**DATA LISTING**
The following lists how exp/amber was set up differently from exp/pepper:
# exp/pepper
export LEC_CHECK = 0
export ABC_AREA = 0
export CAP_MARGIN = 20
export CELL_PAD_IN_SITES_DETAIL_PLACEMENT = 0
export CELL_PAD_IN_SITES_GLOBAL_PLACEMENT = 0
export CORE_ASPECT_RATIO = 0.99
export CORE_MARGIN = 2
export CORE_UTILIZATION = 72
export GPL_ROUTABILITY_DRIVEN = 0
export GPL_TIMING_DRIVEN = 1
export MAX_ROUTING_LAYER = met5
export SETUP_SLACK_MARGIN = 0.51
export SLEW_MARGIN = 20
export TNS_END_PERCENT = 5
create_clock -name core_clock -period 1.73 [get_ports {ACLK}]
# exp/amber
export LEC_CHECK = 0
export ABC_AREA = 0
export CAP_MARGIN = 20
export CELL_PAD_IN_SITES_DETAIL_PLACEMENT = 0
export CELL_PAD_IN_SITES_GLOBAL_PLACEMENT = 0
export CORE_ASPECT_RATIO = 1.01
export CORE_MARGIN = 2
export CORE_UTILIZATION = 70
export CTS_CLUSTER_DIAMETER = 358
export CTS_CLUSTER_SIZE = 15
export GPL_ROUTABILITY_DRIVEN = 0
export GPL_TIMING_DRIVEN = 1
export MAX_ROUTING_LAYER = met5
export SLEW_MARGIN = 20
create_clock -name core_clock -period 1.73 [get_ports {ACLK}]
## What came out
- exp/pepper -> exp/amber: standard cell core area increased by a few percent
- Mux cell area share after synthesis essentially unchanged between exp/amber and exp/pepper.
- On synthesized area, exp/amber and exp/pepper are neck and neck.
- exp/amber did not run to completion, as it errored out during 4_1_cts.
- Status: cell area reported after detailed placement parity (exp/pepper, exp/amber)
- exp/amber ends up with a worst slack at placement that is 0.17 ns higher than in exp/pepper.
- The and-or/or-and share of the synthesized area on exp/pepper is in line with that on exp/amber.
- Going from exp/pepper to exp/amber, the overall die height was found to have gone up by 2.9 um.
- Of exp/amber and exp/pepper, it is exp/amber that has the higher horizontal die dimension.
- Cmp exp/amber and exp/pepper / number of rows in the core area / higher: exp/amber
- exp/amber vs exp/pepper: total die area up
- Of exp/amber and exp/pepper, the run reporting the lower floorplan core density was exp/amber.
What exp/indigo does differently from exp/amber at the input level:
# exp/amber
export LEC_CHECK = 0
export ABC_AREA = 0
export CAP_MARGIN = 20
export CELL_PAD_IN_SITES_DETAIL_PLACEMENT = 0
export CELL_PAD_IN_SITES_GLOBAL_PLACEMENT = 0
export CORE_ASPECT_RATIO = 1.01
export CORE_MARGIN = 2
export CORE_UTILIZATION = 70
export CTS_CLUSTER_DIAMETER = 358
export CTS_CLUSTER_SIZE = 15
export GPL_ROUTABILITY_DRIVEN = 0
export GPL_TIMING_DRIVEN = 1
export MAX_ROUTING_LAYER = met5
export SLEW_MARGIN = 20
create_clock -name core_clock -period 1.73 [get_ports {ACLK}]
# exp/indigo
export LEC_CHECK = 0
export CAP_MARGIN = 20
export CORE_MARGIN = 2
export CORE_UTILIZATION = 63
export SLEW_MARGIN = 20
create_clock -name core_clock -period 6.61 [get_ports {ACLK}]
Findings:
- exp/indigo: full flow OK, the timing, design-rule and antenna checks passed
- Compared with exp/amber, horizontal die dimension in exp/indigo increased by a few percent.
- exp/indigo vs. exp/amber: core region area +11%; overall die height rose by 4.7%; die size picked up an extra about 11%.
==> inputs of branch willow <==
==> flow/design.v <==
module datapath #(parameter P_WIDTH=32)(
	input [P_WIDTH-1:0] input_a,
	input [P_WIDTH-1:0] input_b,
	input clk,
	input rst,
	output [P_WIDTH-1:0] out
	);
wire [P_WIDTH-1:0] mult_result;
wire [P_WIDTH-1:0] adder_out;
reg [P_WIDTH-1:0] adder_out_reg;
assign mult_result = input_a * input_b;
assign adder_out  = adder_out_reg + mult_result;
assign out = adder_out_reg;
always @(posedge clk)
 if (rst ==1) 
	adder_out_reg <= adder_out;
 else
	adder_out_reg <= 0;
endmodule
module controller #(parameter P_ADDR_WIDTH=8, parameter P_COUNT=100)(
	input clk,
	input rst,
	output reg out_rst,
	output reg ce_0,
	output reg ce_1,
	output reg we_0,
	output reg we_1,
	input  [P_ADDR_WIDTH-1:0] cjob_offset,
	output [P_ADDR_WIDTH-1:0] address_0,
	output [P_ADDR_WIDTH-1:0] address_1,
	input fin_buf_empty,
	output reg fin_rd_en,
	input fout_buf_full,
	output reg fout_wr_en,
	output reg cjob_load_en,
	output reg cjob_out_en
);
parameter IDLE= 7'b0000001,JOB_LOAD= 7'b0000010,  PREP=7'b0000100, PROCESSING = 7'b0001000, WRITE_BACK=7'b0010000, WAIT_Q=7'b0100000, WRITE_Q=7'b1000000;
reg [6:0] curr_state;
reg [6:0] next_state;
reg [P_ADDR_WIDTH-1:0] counter;
reg [P_ADDR_WIDTH-1:0] offset;
always @(curr_state,fin_buf_empty,counter,fout_buf_full)
begin
	next_state=5'b00000;
	case (curr_state)	
		IDLE:
			if(!fin_buf_empty)
				next_state=IDLE;
			else
				next_state=JOB_LOAD;
		JOB_LOAD:
			next_state=PREP;
		PREP:
			next_state=PROCESSING;
		PROCESSING:
			if(counter<P_COUNT-1+offset)			
				next_state = PROCESSING;
			else
				next_state = WRITE_BACK;
		WRITE_BACK:
			next_state=WAIT_Q;
		WAIT_Q:
			if(!fout_buf_full)
				next_state=WAIT_Q;
			else
				next_state=WRITE_Q;
		WRITE_Q:
			next_state=IDLE;
		default:
			next_state=IDLE;
	endcase
end
always @(posedge clk)       
begin
	if(rst==1)
		curr_state <= IDLE;
	else
		curr_state <= next_state;
end
always @(posedge clk)       
begin
	case(curr_state)
		IDLE:	begin
			out_rst<=0;
			ce_0<=0;
			ce_1<=0;
			we_0<=0;
			we_1<=0;
			counter <= 0;
			fin_rd_en<=0;
			fout_wr_en<=0;
			cjob_load_en<=0;
			cjob_out_en<=0;
			offset<=0;
			end
		JOB_LOAD:
			begin
			fin_rd_en<=1;
			cjob_load_en<=1;
			end
		PREP:
			begin
			fin_rd_en<=0;
			ce_0<=1;
			ce_1<=1;
			we_0<=0;
			we_1<=0;
			cjob_load_en<=0;
			counter<=cjob_offset;
			offset<=cjob_offset;
			end
		PROCESSING:
			begin
			cjob_load_en<=0;
			out_rst<=1;
			counter<= counter+1;
			end
		WRITE_BACK:
			begin
			ce_1<=0;
			we_0<=1;
			counter<=counter+P_COUNT;
			end
		WAIT_Q:
			begin
			ce_0<=0;
			counter<=0;
			cjob_out_en<=1;
			end
		WRITE_Q:
			begin
			fout_wr_en<=1;
			cjob_out_en<=1;
			end
		default:
			begin
			end
	endcase
end
assign address_0 = counter<<2;
assign address_1 = (counter+P_COUNT)<<2;
endmodule
module cjob_register #(parameter P_ADDR_WIDTH=16)
(
	input clk,
	input rst,
	input load,
	input out_en,
	input [(3+2+16)-1:0] data_in,
	output reg [(3+2+16)-1:0] data_out
);
reg [(3+2+16)-1:0] current_job;
always @(posedge clk) begin
	if(rst) begin
		data_out = 0;
		current_job = 0;
	end
	else begin
		if (load) current_job = data_in;
		if(out_en) data_out = current_job;
    end
end
endmodule
module dot_product (
	input ap_clk,
	input ap_rst,
	output [16-1:0]  	memory_Addr_A,
	output 						memory_EN_A,
	output 						memory_WEN_A,
	output [32-1:0]	memory_Din_A,
	input  [32-1:0] 	memory_Dout_A,
	output [16-1:0]  	memory_Addr_B,
	output 						memory_EN_B,
	output 						memory_WEN_B,
	output [32-1:0]	memory_Din_B,
	input  [32-1:0] 	memory_Dout_B,
	input 						fifo_in_empty_n,
	input  [(3+2+16)-1:0]	fifo_in_dout,
	output 						fifo_in_read,
	input 						fifo_out_full_n,
	output 						fifo_out_write,
	output [(3+2+16)-1:0]	fifo_out_din
);
	wire 						internal_rst;
	wire 						cjob_load_en;
	wire 						cjob_out_en;
	wire [16-1:0] 		job_offset;
datapath #(32) dp(
	.input_a(memory_Dout_A), 
	.input_b(memory_Dout_B), 
	.clk(ap_clk), 
	.rst(internal_rst), 
	.out(memory_Din_A)
);
controller #(16, 100) ctrl(
	.clk(ap_clk),
	.rst(ap_rst),
	.out_rst(internal_rst),
	.ce_0(memory_EN_A),
	.ce_1(memory_EN_B),
	.we_0(memory_WEN_A),
	.we_1(memory_WEN_B),
	.cjob_offset(job_offset),
	.address_0(memory_Addr_A),
	.address_1(memory_Addr_B),
	.fin_buf_empty(fifo_in_empty_n),
	.fin_rd_en(fifo_in_read),
	.fout_buf_full(fifo_out_full_n),
	.fout_wr_en(fifo_out_write),
	.cjob_load_en(cjob_load_en),
	.cjob_out_en(cjob_out_en)
);
cjob_register cjob_reg(
	.clk(ap_clk),
	.rst(ap_rst),
	.load(cjob_load_en),
	.out_en(cjob_out_en),
	.data_in(fifo_in_dout),
	.data_out(fifo_out_din)
);
assign job_offset = fifo_in_dout[16-1:0];
assign memory_Din_B = 0;
endmodule
==> flow/run.sh <==
#!/bin/bash
# the make line also repeats each setting of config.mk as NAME=value (left out here)
make -C /OpenROAD-flow-scripts/flow DESIGN_CONFIG=/design/flow/config.mk WORK_HOME=/design/flow/orfs CLKGATE_MAP_FILE= finish
==> flow/config.mk <==
export PLATFORM = sky130hd
export DESIGN_NAME = dot_product
export DESIGN_NICKNAME = dot_product
export VERILOG_FILES = /design/flow/design.v
export SDC_FILE = /design/flow/constraint.sdc
export NUM_CORES = 4
export LEC_CHECK = 0
export CAP_MARGIN = 20
export CORE_MARGIN = 2
export CORE_UTILIZATION = 72
export CTS_CLUSTER_DIAMETER = 199
export CTS_CLUSTER_SIZE = 24
export PLACE_DENSITY_LB_ADDON = 0.26
export SETUP_SLACK_MARGIN = 0.63
export SLEW_MARGIN = 40
==> flow/constraint.sdc <==
create_clock -name core_clock -period 5.0 [get_ports {ap_clk}]
set_input_delay 1.0000 -clock core_clock [delete_from_list [all_inputs] [get_ports {ap_clk}]]
set_output_delay 1.0000 -clock core_clock [all_outputs]
set_load 0.01 [all_outputs]
==> branch quartz: changes against branch willow <==
Settings changed: CORE_UTILIZATION 72 to 57, CTS_CLUSTER_DIAMETER 199 to unset, CTS_CLUSTER_SIZE 24 to unset, PLACE_DENSITY_LB_ADDON 0.26 to unset, SETUP_SLACK_MARGIN 0.63 to 1.5, SLEW_MARGIN 40 to 20.
==> flow/constraint.sdc (replaced) <==
create_clock -name core_clock -period 5.98 [get_ports {ap_clk}]
set_input_delay 1.1960 -clock core_clock [delete_from_list [all_inputs] [get_ports {ap_clk}]]
set_output_delay 1.1960 -clock core_clock [all_outputs]
set_load 0.01 [all_outputs]
==> branch zinc: changes against branch willow <==
Settings changed: ABC_AREA set to 1, CORE_MARGIN 2 to 9, CORE_UTILIZATION 72 to 52, CTS_CLUSTER_DIAMETER 199 to unset, CTS_CLUSTER_SIZE 24 to unset, GPL_ROUTABILITY_DRIVEN set to 0, PLACE_DENSITY_LB_ADDON 0.26 to unset, SETUP_SLACK_MARGIN 0.63 to unset, SLEW_MARGIN 40 to 20.
==> flow/constraint.sdc (replaced) <==
create_clock -name core_clock -period 8.0 [get_ports {ap_clk}]
set_input_delay 1.6000 -clock core_clock [delete_from_list [all_inputs] [get_ports {ap_clk}]]
set_output_delay 1.6000 -clock core_clock [all_outputs]
set_load 0.01 [all_outputs]
==> notes <==
Synthesized cell count is the same in branch willow and branch quartz. In branch zinc the global-route usage is lower than in branch willow, by 25 points. Clock-buffer cell count is the same in branch quartz and branch zinc. In branch willow the non-clock buffer count is higher than in branch zinc, by 44. Setup slack: branch zinc > branch quartz > branch willow. Between branch zinc and branch quartz, the lower synthesized area is in branch quartz (gap about 6%, measured against branch quartz). Branch quartz completed and failed the layout checks on setup timing. Branch willow completed and failed the layout checks on setup timing. Branch zinc finished with timing, DRC and antenna clean.

* * *

==> inputs of sierra <==
RTL: the design.v shown in full above, as it stands there.
make LEC_CHECK=0 CAP_MARGIN=20 CORE_ASPECT_RATIO=0.52 CORE_MARGIN=2 CORE_UTILIZATION=57 PLACE_DENSITY_LB_ADDON=0.21 SLEW_MARGIN=20 finish   # period 9.51 ns
run.sh (not shown) runs the stock make flow with config.mk's settings and CLKGATE_MAP_FILE=.
==> inputs of juniper, as changes to sierra <==
Settings changed: CORE_ASPECT_RATIO 0.52 to unset, CORE_UTILIZATION 57 to 72, PLACE_DENSITY_LB_ADDON 0.21 to 0.24, SETUP_SLACK_MARGIN set to 1.5.
==> flow/constraint.sdc (replaced) <==
create_clock -name core_clock -period 8.23 [get_ports {ap_clk}]
set_input_delay 1.6460 -clock core_clock [delete_from_list [all_inputs] [get_ports {ap_clk}]]
set_output_delay 1.6460 -clock core_clock [all_outputs]
set_load 0.01 [all_outputs]
==> comparison table <==
item	juniper	sierra
Number of cells in the finished layout apart from fillers	3,149	3,068
Worst Max-Slew Pin Slew	0.9725 ns	1.131 ns
Fraction of the cycle the final worst path needs	102.2%	96.31%
Clock latency at the later pin of the worst-skew pair	0.45 ns	0.44 ns
Initial Utilization	72.79%	57.47%
Endpoint of the worst setup timing path	dp.adder_out_reg[26]	dp.adder_out_reg[29]
Die x size	179.6 um	277.7 um
Total buffers and inverters traversed by the critical path	6	9
Status	finished with violations	finished clean
Violated checks	setup timing	-
Final Routed Wirelength	81,050 um	66,420 um
Sum of met2 wire segment lengths after detailed routing	35,870 um	25,150 um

**WHAT IS BEING ASKED**
What you give back should be only the lines of the records above, starting at the line with "- exp/amber ends" and ending at the line with "- Compared with", restated word for word.

**COMPLETED EXERCISE**
- exp/amber ends up with a worst slack at placement that is 0.17 ns higher than in exp/pepper.
- The and-or/or-and share of the synthesized area on exp/pepper is in line with that on exp/amber.
- Going from exp/pepper to exp/amber, the overall die height was found to have gone up by 2.9 um.
- Of exp/amber and exp/pepper, it is exp/amber that has the higher horizontal die dimension.
- Cmp exp/amber and exp/pepper / number of rows in the core area / higher: exp/amber
- exp/amber vs exp/pepper: total die area up
- Of exp/amber and exp/pepper, the run reporting the lower floorplan core density was exp/amber.
What exp/indigo does differently from exp/amber at the input level:
# exp/amber
export LEC_CHECK = 0
export ABC_AREA = 0
export CAP_MARGIN = 20
export CELL_PAD_IN_SITES_DETAIL_PLACEMENT = 0
export CELL_PAD_IN_SITES_GLOBAL_PLACEMENT = 0
export CORE_ASPECT_RATIO = 1.01
export CORE_MARGIN = 2
export CORE_UTILIZATION = 70
export CTS_CLUSTER_DIAMETER = 358
export CTS_CLUSTER_SIZE = 15
export GPL_ROUTABILITY_DRIVEN = 0
export GPL_TIMING_DRIVEN = 1
export MAX_ROUTING_LAYER = met5
export SLEW_MARGIN = 20
create_clock -name core_clock -period 1.73 [get_ports {ACLK}]
# exp/indigo
export LEC_CHECK = 0
export CAP_MARGIN = 20
export CORE_MARGIN = 2
export CORE_UTILIZATION = 63
export SLEW_MARGIN = 20
create_clock -name core_clock -period 6.61 [get_ports {ACLK}]
Findings:
- exp/indigo: full flow OK, the timing, design-rule and antenna checks passed
- Compared with exp/amber, horizontal die dimension in exp/indigo increased by a few percent.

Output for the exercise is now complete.